Assemblymember Tony Thurmond (D-Richmond), introduced a bill that implements a tax on private prisons that operate in California. The tax revenue generated by the bill will fund preschool and after-school programs. Among other benefits to participants, these programs are known to lower the likelihood of incarceration.
“Every child deserves an opportunity at a high-quality education,” said Thurmond. “Students who have access to early education and after-school programs show higher test scores and increased engagement in school. This bill will invest in programs that promote educational equity.”
Current active contracts between private prisons and the Department of Correction and Rehabilitation total over $200 million. The proposed corrections budget this year alone totals $12 billion. In comparison, the state spends relatively little on programs known to prevent incarceration.
Studies show that access to high-quality preschool programs results in a 20% lower likelihood of incarceration. Preschool attendance has also been shown to be a key indicator for attending college and results in higher lifetime income earnings compared to those who did not attend preschool.
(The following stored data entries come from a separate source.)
<file path="/design/flow/run.sh">
#!/bin/bash
# OpenROAD 26Q1-2900-gdf79404cd8, Yosys 0.63+post, stock flow scripts
make -C /OpenROAD-flow-scripts/flow DESIGN_CONFIG=/design/flow/config.mk WORK_HOME=/design/flow/orfs finish
</file>
<file path="/design/flow/config.mk">
export PLATFORM = sky130hd
export DESIGN_NAME = binary_counter_4bit_synchronous
export DESIGN_NICKNAME = binary_counter_4bit_synchronous
export VERILOG_FILES = /design/flow/design.v
export SDC_FILE = /design/flow/constraint.sdc
export NUM_CORES = 4
export LEC_CHECK = 1
export CORE_AREA = 10 10 70 70
export DIE_AREA = 0 0 80 80
</file>
<file path="/design/flow/constraint.sdc">
current_design binary_counter_4bit_synchronous

set clk_period 1.1
set clk_io_pct 0.2

create_clock -name clk0 -period $clk_period [get_ports {clock}]

set non_clock_inputs [all_inputs -no_clocks]
set_input_delay [expr $clk_period * $clk_io_pct] -clock clk0 $non_clock_inputs
set_output_delay [expr $clk_period * $clk_io_pct] -clock clk0 [all_outputs]
</file>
Effective after-school programs bring a wide range of benefits to youth, families, and communities. After-school programs have been proven to enhance academic performance, promote physical health, and provide a safe and structured environment for the children of working parents.
This bill supplements existing prison population reduction efforts by focusing on reducing contact with the criminal justice system in the first instance. By providing high-quality early educational opportunities, this bill addresses the school-to-prison pipeline.